- Birthday, Books, Quotes, Writing

Nathaniel Hawthorne on Life, Death, Truth, Happiness, and More.

 

Happy birthday, Nathaniel Hawthorne! Here are some quotes from the writer:

 

“I am a citizen of somewhere else.”

 

“Life is made up of marble and mud.”

 

“To the untrue man, the whole universe is false—it is impalpable—it shrinks to nothing within his grasp.”

 

“Is it a fact—or have I dreamt it—that, by means of electricity, the world of matter has become a great nerve, vibrating thousands of miles in a breathless point of time? Rather, the round globe is a vast head, a brain, instinct with intelligence!”

 

“A forced smile is uglier than a frown.”

 

“Accuracy is the twin brother of honesty; inaccuracy, of dishonesty.”

 

“No man, for any considerable period, can wear one face to himself and another to the multitude, without finally getting bewildered as to which may be the true.”

 

“It contributes greatly towards a man’s moral and intellectual health, to be brought into habits of companionship with individuals unlike himself, who care little for his pursuits, and whose sphere and abilities he must go out of himself to appreciate.”

 

“Caresses, expressions of one sort or another, are necessary to the life of the affections as leaves are to the life of a tree.
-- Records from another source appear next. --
===== src/rtl/fbs_pkg.sv =====
package fbs_pkg;
  // Mirror an offset inside a segment of 2**lw entries.
  function automatic logic [15:0] mirror(input logic [15:0] off, input int lw);
    logic [15:0] mask;
    mask = (16'd1 << lw) - 16'd1;
    return (~off) & mask;
  endfunction
endpackage


===== src/rtl/fbs_step_counter.sv =====
module fbs_step_counter #(
  parameter int SEG_LEN = 128,
  parameter int NUM_SEG = 8,
  parameter int ITER_W  = 4,
  localparam int LW     = $clog2(SEG_LEN),
  localparam int SLOT_W = $clog2(NUM_SEG + 1)
) (
  input  logic              clk,
  input  logic              rst,
  input  logic              start,
  input  logic [ITER_W-1:0] num_iters,
  output logic              active,
  output logic              accept,
  output logic              last_step,
  output logic [ITER_W-1:0] iter,
  output logic [SLOT_W-1:0] slot,
  output logic [LW-1:0]     cyc
);
  logic [ITER_W-1:0] last_iter;
  logic cyc_end, slot_end;

  assign accept    = !active && start;
  assign cyc_end   = (cyc == LW'(SEG_LEN - 1));
  assign slot_end  = (slot == SLOT_W'(NUM_SEG));
  assign last_step = active && cyc_end && slot_end && (iter == last_iter);

  always_ff @(posedge clk) begin
    if (rst) begin
      active    <= 1'b0;
      iter      <= '0;
      slot      <= '0;
      cyc       <= '0;
      last_iter <= '0;
    end else if (accept) begin
      active    <= 1'b1;
      iter      <= '0;
      slot      <= '0;
      cyc       <= '0;
      last_iter <= (num_iters == '0) ? '0 : num_iters - ITER_W'(1);
    end else if (active) begin
      if (cyc_end) begin
        cyc <= '0;
        if (slot_end) begin
          slot <= '0;
          if (iter == last_iter) active <= 1'b0;
          else                   iter   <= iter + ITER_W'(1);
        end else begin
          slot <= slot + SLOT_W'(1);
        end
      end else begin
        cyc <= cyc + LW'(1);
      end
    end
  end

  assert_slot_range_R3: assert property (@(posedge clk) disable iff (rst)
    active |-> (slot <= SLOT_W'(NUM_SEG)));
  assert_iter_bound_R2: assert property (@(posedge clk) disable iff (rst)
    active |-> (iter <= last_iter));
endmodule


===== src/rtl/fbs_addr_gen.sv =====
module fbs_addr_gen #(
  parameter int SEG_LEN  = 128,
  parameter int NUM_SEG  = 8,
  parameter bit BACKWARD = 1'b0,
  localparam int LW    = $clog2(SEG_LEN),
  localparam int SW    = $clog2(NUM_SEG),
  localparam int IDX_W = SW + LW,
  localparam int BAW   = SW - 1 + LW
) (
  input  logic [SW-1:0]    seg,
  input  logic [LW-1:0]    cyc,
  output logic [IDX_W-1:0] index,
  output logic [LW-1:0]    sm_addr,
  output logic             bank,
  output logic [BAW-1:0]   bank_addr
);
  import fbs_pkg::*;
  logic [LW-1:0] offs;

  generate
    if (BACKWARD) begin : g_desc
      assign offs = LW'(mirror(16'(cyc), LW));
    end else begin : g_asc
      assign offs = cyc;
    end
  endgenerate

  always_comb begin
    index     = {seg, offs};
    sm_addr   = seg[0] ? LW'(mirror(16'(offs), LW)) : offs;
    bank      = seg[0];
    bank_addr = {seg[SW-1:1], offs};
  end
endmodule


===== src/rtl/fbs_boundary_ctl.sv =====
module fbs_boundary_ctl #(
  parameter int SEG_LEN = 128,
  parameter int NUM_SEG = 8,
  localparam int LW = $clog2(SEG_LEN),
  localparam int SW = $clog2(NUM_SEG)
) (
  input  logic          bwd_act,
  input  logic          first_iter,
  input  logic [SW-1:0] seg,
  input  logic [LW-1:0] cyc,
  output logic          seed_en,
  output logic          seed_zero,
  output logic [SW-1:0] seed_idx,
  output logic          save_en,
  output logic [SW-1:0] save_idx
);
  always_comb begin
    seed_en   = bwd_act && (cyc == '0);
    seed_zero = seed_en && (first_iter || (seg == SW'(NUM_SEG - 1)));
    seed_idx  = seg;
    save_en   = bwd_act && (cyc == LW'(SEG_LEN - 1)) && (seg != '0);
    save_idx  = seg - SW'(1);
  end
endmodule


===== src/rtl/fbs_sched_ctrl.sv =====
module fbs_sched_ctrl #(
  parameter int SEG_LEN = 128,
  parameter int NUM_SEG = 8,
  parameter int ITER_W  = 4,
  localparam int LW     = $clog2(SEG_LEN),
  localparam int SW     = $clog2(NUM_SEG),
  localparam int SLOT_W = $clog2(NUM_SEG + 1),
  localparam int IDX_W  = SW + LW,
  localparam int BAW    = SW - 1 + LW
) (
  input  logic              clk,
  input  logic              rst,
  input  logic              start,
  input  logic [ITER_W-1:0] num_iters,
  output logic              busy,
  output logic              done,
  output logic [ITER_W-1:0] iter_idx,
  output logic              cm_buf,
  output logic              fwd_en,
  output logic [IDX_W-1:0]  fwd_index,
  output logic [LW-1:0]     sm_wr_addr,
  output logic              fwd_bank,
  output logic [BAW-1:0]    fwd_bank_addr,
  output logic              bwd_en,
  output logic [IDX_W-1:0]  bwd_index,
  output logic [LW-1:0]     sm_rd_addr,
  output logic              bwd_bank,
  output logic [BAW-1:0]    bwd_bank_addr,
  output logic              seed_en,
  output logic              seed_zero,
  output logic [SW-1:0]     seed_idx,
  output logic              save_en,
  output logic [SW-1:0]     save_idx
);
  logic              active, accept, last_step, last_q;
  logic [ITER_W-1:0] iter;
  logic [SLOT_W-1:0] slot;
  logic [LW-1:0]     cyc;

  fbs_step_counter #(.SEG_LEN(SEG_LEN), .NUM_SEG(NUM_SEG), .ITER_W(ITER_W)) cnt_i (
    .clk(clk), .rst(rst), .start(start), .num_iters(num_iters),
    .active(active), .accept(accept), .last_step(last_step),
    .iter(iter), .slot(slot), .cyc(cyc)
  );

  logic          f_act, b_act;
  logic [SW-1:0] f_seg, b_seg;
  assign f_act = active && (slot < SLOT_W'(NUM_SEG));
  assign b_act = active && (slot != '0);
  assign f_seg = SW'(slot);
  assign b_seg = SW'(slot - SLOT_W'(1));

  logic [IDX_W-1:0] f_index, b_index;
  logic [LW-1:0]    f_sm, b_sm;
  logic             f_bank, b_bank;
  logic [BAW-1:0]   f_baddr, b_baddr;

  fbs_addr_gen #(.SEG_LEN(SEG_LEN), .NUM_SEG(NUM_SEG), .BACKWARD(1'b0)) fwd_gen_i (
    .seg(f_seg), .cyc(cyc), .index(f_index), .sm_addr(f_sm),
    .bank(f_bank), .bank_addr(f_baddr)
  );
  fbs_addr_gen #(.SEG_LEN(SEG_LEN), .NUM_SEG(NUM_SEG), .BACKWARD(1'b1)) bwd_gen_i (
    .seg(b_seg), .cyc(cyc), .index(b_index), .sm_addr(b_sm),
    .bank(b_bank), .bank_addr(b_baddr)
  );

  logic          s_en, s_zero, v_en;
  logic [SW-1:0] s_idx, v_idx;
  fbs_boundary_ctl #(.SEG_LEN(SEG_LEN), .NUM_SEG(NUM_SEG)) bnd_i (
    .bwd_act(b_act), .first_iter(iter == '0), .seg(b_seg), .cyc(cyc),
    .seed_en(s_en), .seed_zero(s_zero), .seed_idx(s_idx),
    .save_en(v_en), .save_idx(v_idx)
  );

  always_ff @(posedge clk) begin
    if (rst) begin
      busy <= 1'b0; done <= 1'b0; last_q <= 1'b0; iter_idx <= '0; cm_buf <= 1'b0;
      fwd_en <= 1'b0; fwd_index <= '0; sm_wr_addr <= '0; fwd_bank <= 1'b0; fwd_bank_addr <= '0;
      bwd_en <= 1'b0; bwd_index <= '0; sm_rd_addr <= '0; bwd_bank <= 1'b0; bwd_bank_addr <= '0;
      seed_en <= 1'b0; seed_zero <= 1'b0; seed_idx <= '0; save_en <= 1'b0; save_idx <= '0;
    end else begin
      if (accept) cm_buf <= ~cm_buf;
      busy          <= active;
      last_q        <= last_step;
      done          <= last_q;
      iter_idx      <= iter;
      fwd_en        <= f_act;
      fwd_index     <= f_index;
      sm_wr_addr    <= f_sm;
      fwd_bank      <= f_bank;
      fwd_bank_addr <= f_baddr;
      bwd_en        <= b_act;
      bwd_index     <= b_index;
      sm_rd_addr    <= b_sm;
      bwd_bank      <= b_bank;
      bwd_bank_addr <= b_baddr;
      seed_en       <= s_en;
      seed_zero     <= s_zero;
      seed_idx      <= s_idx;
      save_en       <= v_en;
      save_idx      <= v_idx;
    end
  end

  assert_sm_share_R6: assert property (@(posedge clk) disable iff (rst)
    (fwd_en && bwd_en) |-> (sm_wr_addr == sm_rd_addr));
  assert_bank_split_R7: assert property (@(posedge clk) disable iff (rst)
    (fwd_en && bwd_en) |-> (fwd_bank != bwd_bank));
  assert_done_pulse_R10: assert property (@(posedge clk) disable iff (rst)
    done |=> !done);
  assert_busy_fall_R10: assert property (@(posedge clk) disable iff (rst)
    $fell(busy) |-> done);
  assert_buf_hold_R11: assert property (@(posedge clk) disable iff (rst)
    (busy && $past(busy)) |-> $stable(cm_buf));
  assert_seed_busy_R8: assert property (@(posedge clk) disable iff (rst)
    (seed_en || save_en) |-> bwd_en);
endmodule


===== config.mk =====
export PLATFORM = sky130hd
export DESIGN_NAME = fbs_sched_ctrl
export DESIGN_NICKNAME = d
export VERILOG_FILES = /design/src/rtl/fbs_pkg.sv /design/src/rtl/fbs_step_counter.sv /design/src/rtl/fbs_addr_gen.sv /design/src/rtl/fbs_boundary_ctl.sv /design/src/rtl/fbs_sched_ctrl.sv
export SDC_FILE = /design/constraint.sdc
export NUM_CORES = 1
export LEC_CHECK = 0
export CAP_MARGIN = 5
export CORE_MARGIN = 2
export CORE_UTILIZATION = 35
export DETAILED_ROUTE_END_ITERATION = 8
export GPL_ROUTABILITY_DRIVEN = 0
export GPL_TIMING_DRIVEN = 0
export PLACE_DENSITY = 0.71
export SETUP_SLACK_MARGIN = 0.5
export SYNTH_ARGS = -nofsm -noshare
export SYNTH_HDL_FRONTEND = slang
export SYNTH_SLANG_ARGS = --single-unit
export TNS_END_PERCENT = 1

===== constraint.sdc =====
create_clock -name clk -period 3.3 [get_ports clk]
set_input_delay 0.495 -clock clk [delete_from_list [all_inputs] [get_ports clk]]
set_output_delay 0.495 -clock clk [all_outputs]
set_load 0.1 [all_outputs]

# ---- After elaboration in Yosys (flattened, before gate mapping)
# Index checks and enable logic that the tools add are counted.
dict set report op_classes {
  n_reduce_logical 20
  n_bitwise 4
  mux 10
  n_lt_le_gt_ge 1
  n_eq_ne 4
  add_sub_neg 6
}
# operator n
set ops {}
lappend ops {{2-to-1 mux 7 bit} 3}
lappend ops {{NOT 7 bit} 2}
lappend ops {{logical AND 1 bit} 10}
lappend ops {{adder 4 x 1 -> 4 bit, second input constant} 2}
lappend ops {{logical NOT 4 bit} 2}
lappend ops {{2-to-1 mux 4 bit} 2}
lappend ops {{adder 7 x 1 -> 7 bit, second input constant} 1}
lappend ops {{== test 7 bit, second input constant} 1}
lappend ops {{logical NOT 7 bit} 1}
lappend ops {{subtractor 3 x 1 -> 3 bit, second input constant} 2}
lappend ops {{2-to-1 mux 1 bit} 5}
lappend ops {{== test 4 bit} 1}
lappend ops {{== test 4 bit, second input constant} 1}
lappend ops {{< comparator 4 bit, second input constant} 1}
lappend ops {{AND reduction 4 bit} 1}
lappend ops {{nonzero test 4 bit} 1}
lappend ops {{subtractor 4 x 1 -> 4 bit, second input constant} 1}
lappend ops {{== test 3 bit, second input constant} 1}
lappend ops {{nonzero test 3 bit} 1}
lappend ops {{NOT 1 bit} 2}
lappend ops {{AND reduction 2 bit} 1}
lappend ops {{OR reduction 2 bit} 1}
lappend ops {{logical NOT 1 bit} 1}
lappend ops {{logical OR 1 bit} 1}
dict set report totals {
  ff_bits 93
  input_bits 7
  out_inout_bits 72
}

# ---- Longest topological paths before layout
# Gate-level depths: netlist (run 1).
dict set report logic_depth {
  ltp_word 6
  ltp_mapped 7
  mapped_depth_nobuf 6
}

# ---- Modules after synthesis
# Synthesis (run 1) repeated with hierarchy kept, for this count alone.
dict set report unflattened {
  cells_unflattened 350
  area_unflattened_um2 3578.4
}
# mod n_inst cells_per_inst area_per_inst_um2
set by_module_without_submodules {}
lappend by_module_without_submodules {fbs_sched_ctrl 1 163 2010.7}
lappend by_module_without_submodules {fbs_step_counter 1 111 999.7}
lappend by_module_without_submodules {{fbs_addr_gen at fwd_gen_i} 1 28 222.7}
lappend by_module_without_submodules {{fbs_addr_gen at bwd_gen_i} 1 28 196.4}
lappend by_module_without_submodules {fbs_boundary_ctl 1 20 148.9}

# ---- Worst setup path after synthesis (run 1)
# No wires, ideal clock.
dict set report synth_timing {
  path_type {reg-to-reg}
  startpoint {register cnt_i.slot[0]}
  endpoint {register cnt_i.iter[2]}
  slack_ns 1.193
  path_stages_with_launch 8
  required_time_ns 3.229
  synth_period_minus_slack_ns 2.107
  arrival_ns 2.037
  cell_sequence {dfxtp_1 clkbuf_1 inv_1 ha_1 nand3b_4 or3_4 or4_1 a21oi_1}
}
dict set report synth_via {
  elab_chain_cells 2
}
# element line_no
set synth_lines {}
lappend synth_lines {{start: declaration} fbs_step_counter.sv:16} ;# output logic [SLOT_W-1:0] slot,
lappend synth_lines {{start signal: assignment} fbs_step_counter.sv:48} ;# slot <= slot + SLOT_W'(1);
lappend synth_lines {{== test 4 bit} fbs_step_counter.sv:24} ;# assign slot_end = (slot == SLOT_W'(NUM_SEG));
lappend synth_lines {{AND reduction 4 bit (no source line)} -}
lappend synth_lines {{end signal: assignment} fbs_step_counter.sv:46} ;# else iter <= iter + ITER_W'(1);
lappend synth_lines {{end: declaration} fbs_step_counter.sv:15} ;# output logic [ITER_W-1:0] iter,
# No other way between the ends.
# A chain may end at the register's enable or synchronous reset.

==> impl_metrics.xml, run 1 <==
<?xml version="1.0" encoding="UTF-8"?>
<metrics>
  <group name="worst_setup_path">
    <metric name="worst-path-buf-inv" unit="">2</metric>
    <metric name="worstSetupPathType" unit="">register to output port</metric>
    <metric name="worstReg2RegEnd" unit="">cnt_i.iter[2]$_SDFFE_PP0P_</metric>
    <metric name="ff2ff_setup_slack" unit="ps">870</metric>
    <metric name="worst-path-max-fanout" unit="">3</metric>
    <metric name="timing.reg2reg.worst_path_depth" unit="">7</metric>
    <metric name="path_cells" unit="">buf_4, clkdlybuf4s50_1</metric>
    <metric name="worstSetupEndpointType" unit="">output port</metric>
    <metric name="crit_required" unit="ps">2800</metric>
    <metric name="path_delay_family" unit="">buffers and inverters</metric>
    <metric name="critical_path.reg2reg.startpoint" unit="">cnt_i.slot[0]$_SDFFE_PP0P_</metric>
    <metric name="startpoint_type" unit="">register</metric>
    <metric name="critical_path.slowest_cell" unit="">sky130_fd_sc_hd__clkdlybuf4s50_1</metric>
    <metric name="worstPathArrival" unit="ps">1960</metric>
    <metric name="max_stage_delay" unit="ps">1120</metric>
  </group>
  <group name="final_layout">
    <metric name="utilization" unit="%">51.3</metric>
    <metric name="postLayoutCellArea" unit="µm²">3660</metric>
    <metric name="layout_common_cells" unit="">sky130_fd_sc_hd__clkdlybuf4s50_1 (78), sky130_fd_sc_hd__dfxtp_1 (62), sky130_fd_sc_hd__nor2_1 (39)</metric>
    <metric name="fillCellCount" unit="">701</metric>
    <metric name="areaGrowthSynthToFinish" unit="%">44.4</metric>
    <metric name="layout_commonest_cell" unit="">sky130_fd_sc_hd__clkdlybuf4s50_1</metric>
    <metric name="antenna-diode-count" unit="">0</metric>
    <metric name="final_net_count" unit="">372</metric>
    <metric name="fraction_of_layout_instances_using_a_drive_strength_above_1" unit="%">16.3</metric>
  </group>
  <group name="die">
    <metric name="floorplan.die_area" unit="µm²">7940</metric>
    <metric name="die_x" unit="µm">89.1</metric>
    <metric name="boundary_pins" unit="">79</metric>
    <metric name="floorplan.die.height" unit="µm">89.1</metric>
    <metric name="rows" unit="">31</metric>
    <metric name="floorplan.core_area" unit="µm²">7140</metric>
    <metric name="initial_core_util" unit="%">35.5</metric>
  </group>
  <group name="sta">
    <metric name="final_hold_viol_count" unit="">0</metric>
    <metric name="setup_tns" unit="ps">0</metric>
    <metric name="timing.final.crit_period" unit="ps">2450</metric>
    <metric name="fin_skew" unit="ps">12.0</metric>
    <metric name="fmaxAchievable" unit="MHz">408</metric>
    <metric name="timing.hold.ws" unit="ps">439</metric>
    <metric name="setup_violations" unit="">0</metric>
    <metric name="worst_rel_slew_slack" unit="%">34.3</metric>
    <metric name="min_period_over_period" unit="%">74.2</metric>
    <metric name="slew_viol_final" unit="">0</metric>
    <metric name="tightestPinTransition" unit="ps">983</metric>
    <metric name="grt_setup_unrepaired" unit="">no</metric>
  </group>
  <group name="routing">
    <metric name="vias_per_cell" unit="">4.32</metric>
    <metric name="drt_iter0_drc" unit="">70</metric>
    <metric name="dr_total_vias" unit="">1985</metric>
    <metric name="ant_nets" unit="">0</metric>
    <metric name="post-route-drc-count" unit="">0</metric>
    <metric name="drt-pass1-iter-count" unit="">4</metric>
    <metric name="routedWlPerCell" unit="µm">11.2</metric>
    <metric name="drt-total-wl" unit="µm">5150</metric>
  </group>
  <group name="global_route">
    <metric name="antenna_found_initial" unit="">0</metric>
    <metric name="grt_remaining_overflow" unit="">0</metric>
    <metric name="groute.usage.overall" unit="%">13.4</metric>
    <metric name="maximum_number_of_pins_on_one_net_before_global_route_repair" unit="">12</metric>
    <metric name="via_count_of_the_first_global_routing_pass" unit="">1827</metric>
    <metric name="wire_length_of_the_first_global_routing_pass" unit="µm">8220</metric>
  </group>
  <group name="min_path">
    <metric name="worst_hold_path.endpoint" unit="">done$_SDFF_PP0_</metric>
    <metric name="min-delay-path-class" unit="">register to register</metric>
    <metric name="min_path_cells" unit="">1</metric>
    <metric name="hold_path.startpoint" unit="">last_q$_SDFF_PP0_</metric>
  </group>
  <group name="clock_network">
    <metric name="clkSlewWorstSetupHoldPaths" unit="ps">70</metric>
    <metric name="post_cts_resized" unit="">0</metric>
    <metric name="htreeDepth" unit="">3</metric>
    <metric name="clockBufferDepth" unit="">2</metric>
    <metric name="ctsRootBufferMaster" unit="">sky130_fd_sc_hd__clkbuf_8</metric>
    <metric name="postCtsSetupBuffers" unit="">0</metric>
    <metric name="holdBufCountCts" unit="">0</metric>
    <metric name="clock_insertion_delay_worst_skew" unit="ps">340</metric>
    <metric name="numCtsBuffers" unit="">9</metric>
    <metric name="clkSinkCount" unit="">62</metric>
    <metric name="tritoncts" unit="">yes</metric>
  </group>
  <group name="power_and_ir_drop">
    <metric name="powerDensity" unit="nW/µm²">494</metric>
    <metric name="power" unit="mW">1.81</metric>
    <metric name="maximum_vdd_drop" unit="V">0.000218</metric>
    <metric name="total_leakage_power" unit="nW">1.42</metric>
  </group>
  <group name="yosys">
    <metric name="synth_seq_cells" unit="">62</metric>
    <metric name="ys.warnings.count" unit="">0</metric>
    <metric name="mappedNetlistNets" unit="">283</metric>
    <metric name="post_synth_num_cell_types" unit="">36</metric>
    <metric name="sequential_area_share_after_synthesis" unit="%">48.9</metric>
    <metric name="netlist_instances" unit="">267</metric>
    <metric name="synth-async-reset-ratio" unit="%">0</metric>
    <metric name="post_synth_edffs" unit="">0</metric>
    <metric name="postSynthAreaPerCell" unit="µm²">9.50</metric>
    <metric name="synth_ff_type" unit="">sky130_fd_sc_hd__dfxtp_1</metric>
    <metric name="synth_cell_area" unit="µm²">2540</metric>
  </group>
  <group name="placed_design">
    <metric name="place.detailed.hpwl" unit="µm">3820</metric>
    <metric name="place.port_buffers" unit="">78</metric>
    <metric name="detailed_place.area" unit="µm²">3440</metric>
  </group>
  <group name="run_status">
    <metric name="outcome" unit="">finished, final reports clean</metric>
  </group>
  <group name="flow_run">
    <metric name="cap_violations" unit="">0</metric>
  </group>
</metrics>
## where the power goes
part	internal [mW]	switching (mW)
Clock	0.443	0.287
Sequential	0.768	0.0115
Combinational	0.0756	0.225
## synth_stat cells, types with 4 or more instances
cell | n | share of area, %
sky130_fd_sc_hd__nand2b_1 | 4 | 0.99
sky130_fd_sc_hd__nor2b_1 | 11 | 2.7
sky130_fd_sc_hd__inv_1 | 8 | 1.2
sky130_fd_sc_hd__nand4_1 | 4 | 0.99
sky130_fd_sc_hd__dfxtp_1 | 62 | 49
sky130_fd_sc_hd__buf_4 | 36 | 11
sky130_fd_sc_hd__clkbuf_1 | 6 | 0.89
sky130_fd_sc_hd__nand2_1 | 7 | 1.0
sky130_fd_sc_hd__a21oi_1 | 12 | 2.4
sky130_fd_sc_hd__nor2_1 | 39 | 5.8
sky130_fd_sc_hd__o31ai_1 | 4 | 1.2
sky130_fd_sc_hd__ha_1 | 9 | 4.4
sky130_fd_sc_hd__o21ai_0 | 7 | 1.4
sky130_fd_sc_hd__xor2_1 | 4 | 1.4
sky130_fd_sc_hd__nand3_1 | 9 | 1.8
sky130_fd_sc_hd__nor3_1 | 7 | 1.4
sky130_fd_sc_hd__xnor2_1 | 16 | 5.5
## final cells by class
cell class / count / area, µm² / area share (%)
clock inverters: 6 / 85.1 / 2.32
plain buffers: 45 / 313 / 8.54
repair buffers: 78 / 781 / 21.3
clock buffers: 10 / 138 / 3.76
flip-flops and latches: 62 / 1240 / 33.9
multi-input cells: 152 / 952 / 26.0
well taps: 99 / 124 / 3.38
inverters: 8 / 30.0 / 0.820
## flip-flops by register name (all words and copies together) (netlist names)
register / count
bwd_index: 10
fwd_index: 10
cnt_i.cyc: 7
sm_wr_addr: 7
cnt_i.iter: 4
cnt_i.last_iter: 4
cnt_i.slot: 4
iter_idx: 4
save_idx: 2
busy: 1
bwd_en: 1
cm_buf: 1
cnt_i.active: 1
done: 1
fwd_en: 1
last_q: 1
save_en: 1
seed_en: 1
seed_zero: 1
## layer usage
| metal | vias to the layer above | share of wire (%) | GRT usage [%] |
|---|---|---|---|
| li1 | 1019 | - | - |
| met1 | 885 | 46 | 16.9 |
| met2 | 72 | 45 | 21.1 |
| met3 | 9 | 6.9 | 4.43 |
| met4 | 0 | 1.8 | 5.97 |
| met5 | - | 0 | 0 |
## how the worst max path moves through the flow
| stage | endpoint | depth (start not counted) | from |
|---|---|---|---|
| floorplan | cnt_i.iter[2]$_SDFFE_PP0P_ | 7 | cnt_i.slot[0]$_SDFFE_PP0P_ |
| finish | save_idx[0] | 2 | fwd_index[7]$_SDFF_PP0_ |
| global placement | cnt_i.iter[3]$_SDFFE_PP0P_ | 7 | cnt_i.slot[0]$_SDFFE_PP0P_ |
| global route | cnt_i.iter[2]$_SDFFE_PP0P_ | 7 | cnt_i.slot[0]$_SDFFE_PP0P_ |
| detailed placement | cnt_i.iter[2]$_SDFFE_PP0P_ | 7 | cnt_i.slot[0]$_SDFFE_PP0P_ |
| CTS | seed_idx[1] | 2 | bwd_index[8]$_SDFF_PP0_ |
## per-stage QoR
stage	cells	setup WS, ps
finish	460	850
global placement	444	918
global route	460	696
floorplan	267	1190
CTS	460	834
detailed placement	444	883
## cells by family (layout without fill, tap and decap cells)
kind of cell | after synthesis | count (layout) | share of synthesized area (%)
xor+xnor | 20 | 20 | 6.91
compound gates | 27 | 27 | 6.22
simple gates | 96 | 96 | 20.0
fa+ha+maj | 9 | 9 | 4.44
buf+inv | 53 | 147 | 13.5
flops | 62 | 62 | 48.9
No activity file was read; power rests on OpenSTA's default activity.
If they are wholly restrained, love will die at the roots.”

 

“Happiness in this world, when it comes, comes incidentally. Make it the object of pursuit, and it leads us a wild-goose chase, and is never attained. Follow some other object, and very possibly we may find that we have caught happiness without dreaming of it.”

 

“Words—so innocent and powerless as they are, as standing in a dictionary, how potent for good and evil they become in the hands of one who knows how to combine them.”

 

“I do detest all offices—all, at least, that are held on a political tenure. And I want nothing to do with politicians. Their hearts wither away, and die out of their bodies.”

 

“Moonlight is sculpture; sunlight is painting.”

 

“Every individual has a place to fill in the world, and is important, in some respect, whether he chooses to be so or not.”

 

“The world owes all its onward impulses to men ill at ease. The happy man inevitably confines himself within ancient limits.”

 

“Amid the seeming confusion of our mysterious world, individuals are so nicely adjusted to a system, and systems to one another and to a whole, that, by stepping aside for a moment, a man exposes himself to a fearful risk of losing his place forever.”

 

“What would a man do, if he were compelled to live always in the sultry heat of society, and could never bathe himself in cool solitude?”

 

“Nobody, I think, ought to read poetry, or look at pictures or statues, who cannot find a great deal more in them than the poet or artist has actually expressed.”

 

“Amid the seeming confusion of our mysterious world, individuals are so nicely adjusted to a system, and systems to one another and to a whole, that, by stepping aside for a moment, a man exposes himself to a fearful risk of losing his place forever.”

 

“As the moral gloom of the world overpowers all systematic gaiety, even so was their home of wild mirth made desolate amid the sad forest.”

 

“When the Artist rises high enough to achieve the Beautiful, the symbol by which he makes it perceptible to mortal senses becomes of little value in his eyes, while his spirit possesses itself in the enjoyment of the reality.”

 

“Alas that the artist…may not content himself with the inward enjoyment of the beautiful, but must chase the fitting mystery beyond the verge of his ethereal domain, and crush its frail being in seizing it with a material grasp.”

 

“A high truth, indeed, fairly, finely, and skillfully wrought out, brightening at every step, and crowning the final development of a work of fiction, may add an artistic glory, but is never any truer, and seldom any more evident, at the last page than at the first.”

 

“The greatest obstacle to being heroic is the doubt whether one may not be going to prove one’s self a fool; the truest heroism is, to resist the doubt; and the profoundest wisdom, to know when it ought to be resisted, and when to be obeyed.”

 

“And, by the by, it is a very suspicious symptom of a deficiency of the popular element in a book when it calls forth no harsh criticism.”

 

“I have not lived, but only dreamed about living.”

 

“How slowly I have made my way in life! How much is still to be done!”

 

“Death should take me while I am in the mood.”